= Data provided =
==> config.mk <==
export PLATFORM = sky130hd
export DESIGN_NAME = bus_bridge
export DESIGN_NICKNAME = d
export VERILOG_FILES = /design/src/rtl/gfx_cpu_pkg.sv /design/src/rtl/bus_bridge.sv
export SDC_FILE = /design/constraint.sdc
export NUM_CORES = 1
export LEC_CHECK = 0
export ABC_AREA = 1
export BUFFER_PORTS_ARGS = -buffer_cell sky130_fd_sc_hd__buf_2
export CORE_MARGIN = 4
export CORE_UTILIZATION = 45
export CTS_CLUSTER_DIAMETER = 80
export CTS_CLUSTER_SIZE = 25
export DETAILED_ROUTE_END_ITERATION = 12
export PLACE_DENSITY = 0.77
export RECOVER_POWER = 25
export SETUP_SLACK_MARGIN = 0.15
export SLEW_MARGIN = 30
export SYNTH_ARGS = -nofsm -noshare
export SYNTH_HDL_FRONTEND = slang
export SYNTH_SLANG_ARGS = --single-unit
==> constraint.sdc <==
create_clock -name i_EMU_MCLK -period 4.04 [get_ports i_EMU_MCLK]
set_input_delay 0.202 -clock i_EMU_MCLK [delete_from_list [all_inputs] [get_ports i_EMU_MCLK]]
set_output_delay 0.202 -clock i_EMU_MCLK [all_outputs]
set_load 0.03 [all_outputs]
==> src/rtl/gfx_cpu_pkg.sv <==
package gfx_cpu_pkg;

    //////////////////////////////////////////////////////////////////////
    // widths

    typedef logic [14:0] cpu_addr_t;    // cpu word address
    typedef logic [15:0] cpu_data_t;
    typedef logic [31:0] axi_cmd_t;     // region one-hot on top, wr/rd at bit 1/0
    typedef logic [5:0]  cs_vec_t;      // active low selects
    typedef logic [10:0] pal_addr_t;
    typedef logic [14:0] rgb_t;         // {b, g, r}

    //////////////////////////////////////////////////////////////////////
    // bus constants

    localparam cpu_data_t BUS_IDLE_DATA = 16'hFFFF;
    localparam cs_vec_t   CS_NONE       = 6'h3F;

    localparam int CMD_REGION_MSB = 31;
    localparam int CMD_REGION_LSB = 26;

    // select bit per region
    localparam int REG_SCROLL = 5;
    localparam int REG_TILE1  = 4;
    localparam int REG_TILE2  = 3;
    localparam int REG_CHAR   = 2;
    localparam int REG_OBJ    = 1;
    localparam int REG_PAL    = 0;

    //////////////////////////////////////////////////////////////////////
    // decoded op and bridge states

    typedef enum logic [1:0] {
        OP_NONE,
        OP_READ,
        OP_WRITE
    } bus_op_t;

    typedef enum logic [4:0] {
        ST_STANDBY, ST_OPSTART, ST_BRANCH,
        ST_RD_S0, ST_RD_S1, ST_RD_S2, ST_RD_S3, ST_RD_S4, ST_RD_S5, ST_RD_S6,
        ST_RD_W0, ST_RD_W1,
        ST_WR_S0, ST_WR_S1, ST_WR_S2, ST_WR_S3, ST_WR_S4, ST_WR_S5, ST_WR_S6,
        ST_WR_W0, ST_WR_W1,
        ST_DONE
    } bridge_state_t;

    // select pattern with only one region active
    function automatic cs_vec_t lone_cs(input int idx);
        return ~(cs_vec_t'(1) << idx);
    endfunction

endpackage

==> src/rtl/bus_bridge.sv <==
`timescale 1ns/10ps

module bus_bridge (
    input  logic                    i_EMU_MCLK,
    input  logic                    dtack_set_n,
    input  logic                    i_EMU_CLK9MPCEN_n,
    input  logic                    i_EMU_CLK9MNCEN_n,

    input  logic                    i_cmd_pending,
    input  gfx_cpu_pkg::bus_op_t    i_op,
    input  gfx_cpu_pkg::cs_vec_t    i_cs_sel,
    input  gfx_cpu_pkg::cpu_addr_t  i_addr,
    input  gfx_cpu_pkg::cpu_data_t  i_wdata,
    input  logic                    i_dtack_n,
    input  gfx_cpu_pkg::cpu_data_t  i_CPU_DIN,
    input  gfx_cpu_pkg::cpu_data_t  i_pal_rdata,

    output logic                    o_load,
    output gfx_cpu_pkg::cpu_addr_t  o_CPU_ADDR,
    output gfx_cpu_pkg::cpu_data_t  o_CPU_DOUT,
    output logic                    o_CPU_RW,
    output logic                    o_CPU_UDS_n,
    output logic                    o_CPU_LDS_n,
    output gfx_cpu_pkg::cs_vec_t    o_cs_n,
    output gfx_cpu_pkg::cpu_data_t  o_AXI_CPU_DIN,
    output logic                    o_AXI_CPU_BUSY
);

    import gfx_cpu_pkg::*;

    bridge_state_t state;
    logic          step_en;
    cpu_data_t     rd_sample;
    logic          ext_one;

    assign o_load = (state == ST_OPSTART);     // host regs captured here

    //////////////////////////////////////////////////////////////////////
    // which 9M phase moves each step

    always_comb begin
        case (state)
            ST_STANDBY, ST_OPSTART, ST_DONE:
                step_en = 1'b1;
            ST_BRANCH, ST_RD_S1, ST_RD_S3, ST_RD_S5, ST_RD_W0,
            ST_WR_S1, ST_WR_S3, ST_WR_S5, ST_WR_W0:
                step_en = ~i_EMU_CLK9MPCEN_n;
            default:
                step_en = ~i_EMU_CLK9MNCEN_n;
        endcase
    end

    //////////////////////////////////////////////////////////////////////
    // read data source

    assign ext_one = o_cs_n[REG_PAL] && ($countones(~o_cs_n) == 1);

    always_comb begin
        if (o_cs_n == lone_cs(REG_PAL)) begin
            rd_sample = i_pal_rdata;
        end else if (ext_one) begin
            rd_sample = i_CPU_DIN;
        end else begin
            rd_sample = BUS_IDLE_DATA;     // no select or several
        end
    end

    //////////////////////////////////////////////////////////////////////
    // bus cycle FSM

    always_ff @(posedge i_EMU_MCLK or negedge dtack_set_n) begin
        if (!dtack_set_n) begin
            state          <= ST_STANDBY;
            o_CPU_ADDR     <= '0;
            o_CPU_DOUT     <= BUS_IDLE_DATA;
            o_AXI_CPU_DIN  <= BUS_IDLE_DATA;
            o_CPU_RW       <= 1'b1;
            o_CPU_UDS_n    <= 1'b1;
            o_CPU_LDS_n    <= 1'b1;
            o_cs_n         <= CS_NONE;
            o_AXI_CPU_BUSY <= 1'b0;
        end else if (step_en) begin
            case (state)
                ST_STANDBY: begin
                    if (i_cmd_pending) state <= ST_OPSTART;
                end
                ST_OPSTART: begin
                    o_AXI_CPU_BUSY <= 1'b1;
                    state          <= ST_BRANCH;
                end
                ST_BRANCH: begin
                    case (i_op)
                        OP_READ:  state <= ST_RD_S0;
                        OP_WRITE: state <= ST_WR_S0;
                        default:  state <= ST_DONE;    // no bus cycle
                    endcase
                end

                // read cycle
                ST_RD_S0: begin
                    o_CPU_ADDR <= i_addr;
                    state      <= ST_RD_S1;
                end
                ST_RD_S1: begin
                    o_cs_n <= i_cs_sel;
                    state  <= ST_RD_S2;
                end
                ST_RD_S2: begin
                    o_CPU_UDS_n <= 1'b0;
                    o_CPU_LDS_n <= 1'b0;
                    state       <= ST_RD_S3;
                end
                ST_RD_S3: state <= ST_RD_S4;
                ST_RD_S4, ST_RD_W1: state <= i_dtack_n ? ST_RD_W0 : ST_RD_S5;
                ST_RD_W0: state <= ST_RD_W1;
                ST_RD_S5: state <= ST_RD_S6;
                ST_RD_S6: begin
                    o_AXI_CPU_DIN <= rd_sample;    // selects still active here
                    o_CPU_UDS_n   <= 1'b1;
                    o_CPU_LDS_n   <= 1'b1;
                    o_cs_n        <= CS_NONE;
                    state         <= ST_DONE;
                end

                // write cycle
                ST_WR_S0: begin
                    o_CPU_ADDR <= i_addr;
                    state      <= ST_WR_S1;
                end
                ST_WR_S1: begin
                    o_cs_n   <= i_cs_sel;
                    o_CPU_RW <= 1'b0;
                    state    <= ST_WR_S2;
                end
                ST_WR_S2: begin
                    o_CPU_DOUT <= i_wdata;
                    state      <= ST_WR_S3;
                end
                ST_WR_S3: begin
                    o_CPU_UDS_n <= 1'b0;
                    o_CPU_LDS_n <= 1'b0;
                    state       <= ST_WR_S4;
                end
                ST_WR_S4, ST_WR_W1: state <= i_dtack_n ? ST_WR_W0 : ST_WR_S5;
                ST_WR_W0: state <= ST_WR_W1;
                ST_WR_S5: state <= ST_WR_S6;
                ST_WR_S6: begin
                    o_CPU_UDS_n <= 1'b1;
                    o_CPU_LDS_n <= 1'b1;
                    o_cs_n      <= CS_NONE;
                    state       <= ST_DONE;
                end

                ST_DONE: begin
                    o_CPU_ADDR     <= '0;
                    o_CPU_DOUT     <= BUS_IDLE_DATA;
                    o_CPU_RW       <= 1'b1;
                    o_AXI_CPU_BUSY <= 1'b0;
                    if (!i_cmd_pending) state <= ST_STANDBY;   // host cleared command
                end
                default: state <= ST_STANDBY;
            endcase
        end
    end

endmodule

==> results.py <==
metrics = {
    "status": {
        "status": "complete, but fails checks",
        "violations": "capacitance limit, slew limit",
    },
    "critical_path": {
        "critical_path.cell_chain": "fa_1 -> inv_1 -> fa_1 -> ha_1 -> inv_1 -> fa_1 -> nand4_1 -> o21ai_0 -> o21ai_0 -> nand3_1 -> nand2_1",
        "cp_num_buf_inv": 2,
        "worst_setup_path_end_kind": "flop",
        "cp_common_cell": "fa_1",
        "worstPathArrival_ps": 3520,
        "crit_path_start_kind": "flop",
        "worstSetupPathType": "flop to flop",
        "max_stage_delay_ps": 550,
        "cp_top_family": "adder cells",
        "crit_fanout": 16,
        "worstPathRequired_ps": 4300,
        "crit_path_top_delay_cell": "fa_1",
    },
    "synth": {
        "seq_area_frac_synth": 0.444,
        "synth_most_common_cell": "nand2_1",
        "synth_top_family_by_area": "simple AND/OR/NAND/NOR gates",
        "syn_area_um2": 3550,
        "yosysTopAreaCell": "dfstp_2",
        "synthAdderAreaFrac": 0.0380,
        "synth_area_leaders": "dfstp_2 (30%), nand2_1 (16%), dfrtp_1 (15%), nand3_1 (10%), inv_1 (5.8%)",
        "syn-num-nets": 567,
        "netlist_instances": 481,
        "synth-xor-area-share": 0,
        "synth_common_cells": "nand2_1 (150), nand3_1 (71), inv_1 (55), dfstp_2 (40), nor2_1 (36)",
        "yosys.area_share.simple": 0.357,
        "ys_types": 29,
        "synthFlopType": "dfstp_2",
        "ys_async_sr_fraction": 1.00,
        "ys_ff_latch": 61,
        "synth_compound_area_frac": 0.0655,
        "syn_area_per_cell_um2": 7.38,
        "ys_warn_count": 0,
        "synth_top_area_frac": 0.296,
        "muxShareOfSynthArea": 0,
        "synth_edf_count": 0,
    },
    "placement": {
        "globalplace.congestion": 0.910,
        "place_inst": 700,
        "place_ws_ps": 785,
        "dp_hpwl_um": 7130,
        "io_buffers": 134,
    },
    "sta": {
        "slew_violations": 37,
        "rsz0062_at_grt": "false",
        "setup_ws_ps": 773,
        "hold_viol_final": 0,
        "skew_ps": 6.33,
        "tightest_slew_ps": 1920,
        "relSlewSlack": -0.283,
        "max_freq_ghz": 0.306,
        "min_period_ps": 3270,
        "post-route-period-util": 0.809,
        "setup-tns-final_ps": 0,
        "finalSetupViolations": 0,
    },
    "clock_network": {
        "cts_hold_buf": 0,
        "post-cts-setup-buffer-count": 0,
        "clk-insertion-delay-late_ps": 330,
        "h-tree-depth": 3,
        "cts_buffers": 9,
        "cts_num_sinks": 61,
        "clk_pin_slew_ps": 70,
        "cts_resized": 0,
        "cts_tree": "yes",
        "clockBufferDepth": 2,
        "cts-root-buf": "clkbuf_8",
    },
    "route": {
        "first_pass_iters": 7,
        "vias": 3632,
        "post-route-drc-count": 0,
        "wl_um": 9560,
        "drt_iter0_drc": 189,
        "vias_per_cell": 5.07,
        "wl_per_cell_um": 13.4,
        "postRouteAntennaNets": 0,
    },
    "grt": {
        "grt_max_degree": 37,
        "grt_pass1_wl_um": 16100,
        "antenna_found_initial": 0,
        "grt.total_usage": 0.207,
        "grt_pass1_vias": 3545,
        "overflow": 0,
    },
    "cells_and_area": {
        "fill_cells": 766,
        "final_cells": 716,
        "drive_gt1_frac": 0.357,
        "nNetsFinal": 695,
        "diodes": 0,
        "syn_to_final_growth_pct": 25.4,
    },
    "floorplanning": {
        "start_util": 0.462,
        "coreArea_um2": 7690,
        "die_h_um": 96.8,
        "rows": 32,
        "pin_count": 135,
        "die_area_um2": 9380,
        "die_w_um": 96.8,
    },
    "run": {
        "maxCapViolCount": 1,
    },
    "hold_path": {
        "holdCritPathClass": "primary input to flop",
    },
    "power_and_ir_drop": {
        "p_leak_uw": 0.00256,
        "peakVddDrop_uv": 543,
        "power-per-cell-area_nw_per_um2": 833,
        "finalPower_uw": 3710,
    },
}
-- area by class of cell --
| type | count | area, um2 | area share |
|---|---|---|---|
| sequential | 61 | 1580 | 0.354 |
| inverter | 58 | 218 | 0.0489 |
| clock inverter | 4 | 47.5 | 0.0107 |
| clock buffer | 12 | 145 | 0.0326 |
| timing repair buffer | 138 | 696 | 0.156 |
| multi-input combinational | 341 | 1640 | 0.369 |
| tap | 102 | 128 | 0.0287 |
-- sequential cells by signal (all words and copies together), names as in the netlist --
signal          cells
o_CPU_LDS_n         1
state               5
o_CPU_DOUT         16
o_cs_n              6
o_CPU_ADDR         15
o_CPU_RW            1
o_AXI_CPU_BUSY      1
o_AXI_CPU_DIN      16
-- cells by family after synthesis --
| kind of cell | count (synthesis) |
|---|---|
| AOI/OAI and AO/OA | 42 |
| buffers and inverters | 79 |
| DFF | 61 |
| adders and majority gates | 9 |
| and+or+nand+nor | 290 |
-- layer usage --
layer	up-vias	GRT usage	share of wire
met4	0	0.0918	0.023
met2	160	0.335	0.49
met5	-	0	0
met3	18	0.0642	0.068
li1	1775	-	-
met1	1679	0.253	0.42
-- worst reg2reg max path, stage by stage (launching register included) --
cell,delay [ps]
dfstp_2,400
fa_1,550
inv_1,50
fa_1,470
ha_1,130
inv_1,40
fa_1,470
nand4_1,400
o21ai_0,360
o21ai_0,130
nand3_1,120
nand2_1,70
-- path summary, 6_finish.rpt --
| kind | startpoint | end | slack, ps | cells after the start |
|---|---|---|---|---|
| max | o_cs_n[0] | o_AXI_CPU_DIN[5] | 770 | 11 |
| max reg2reg | o_cs_n[0] | o_AXI_CPU_DIN[5] | 770 | 11 |
| min | i_wdata[11] | o_CPU_DOUT[11] | 180 | 4 |
| min in group asynchronous | dtack_set_n | o_CPU_DOUT[0] | 650 | 1 |
| min reg2reg | o_CPU_DOUT[14] | o_CPU_DOUT[14] | 460 | 2 |
| max in group asynchronous | dtack_set_n | o_CPU_ADDR[10] | 1510 | 2 |
-- power breakdown --
group / leakage, uW / total, uW / internal [uW] / switching [uW]
combinational: 0.00178 / 1960 / 555 / 1410
sequential: 0.000682 / 1210 / 1030 / 188
clock: 0.0000980 / 533 / 300 / 233
-- cell usage in the layout, fill, tap and decap left out, drive strengths merged --
cell type,netlist,final
a21oi,1,1
buf,14,136
bufinv,0,1
clkbuf,7,14
clkinv,1,4
dfrtp,21,21
dfstp,40,40
fa,3,3
ha,6,6
inv,57,57
nand2,152,152
nand3,72,72
nand4,4,4
nor2,36,36
nor3,4,4
o2111ai,1,1
o211ai,2,2
o21ai,37,37
o221ai,1,1
or2,22,22
-- through the flow --
| step | utilization | hold slack [ps] | area (um2) |
|---|---|---|---|
| after floorplan | - | -93.6 | 3550 |
| after global placement | 0.555 | 449 | 4270 |
| after detailed placement | 0.555 | 452 | 4270 |
| after CTS | 0.580 | 166 | 4460 |
| after global routing | 0.579 | 174 | 4450 |
| final | 0.579 | 184 | 4450 |
Note: power is estimated with default switching activity, not from simulation.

= What to produce =
The reply should consist solely of the lines above from the one that has "end else if (ext_one) begin" through the one that has "always_ff @(posedge i_EMU_MCLK", reproduced exactly.

= Answer to this exercise =
        end else if (ext_one) begin
            rd_sample = i_CPU_DIN;
        end else begin
            rd_sample = BUS_IDLE_DATA;     // no select or several
        end
    end

    //////////////////////////////////////////////////////////////////////
    // bus cycle FSM

    always_ff @(posedge i_EMU_MCLK or negedge dtack_set_n) begin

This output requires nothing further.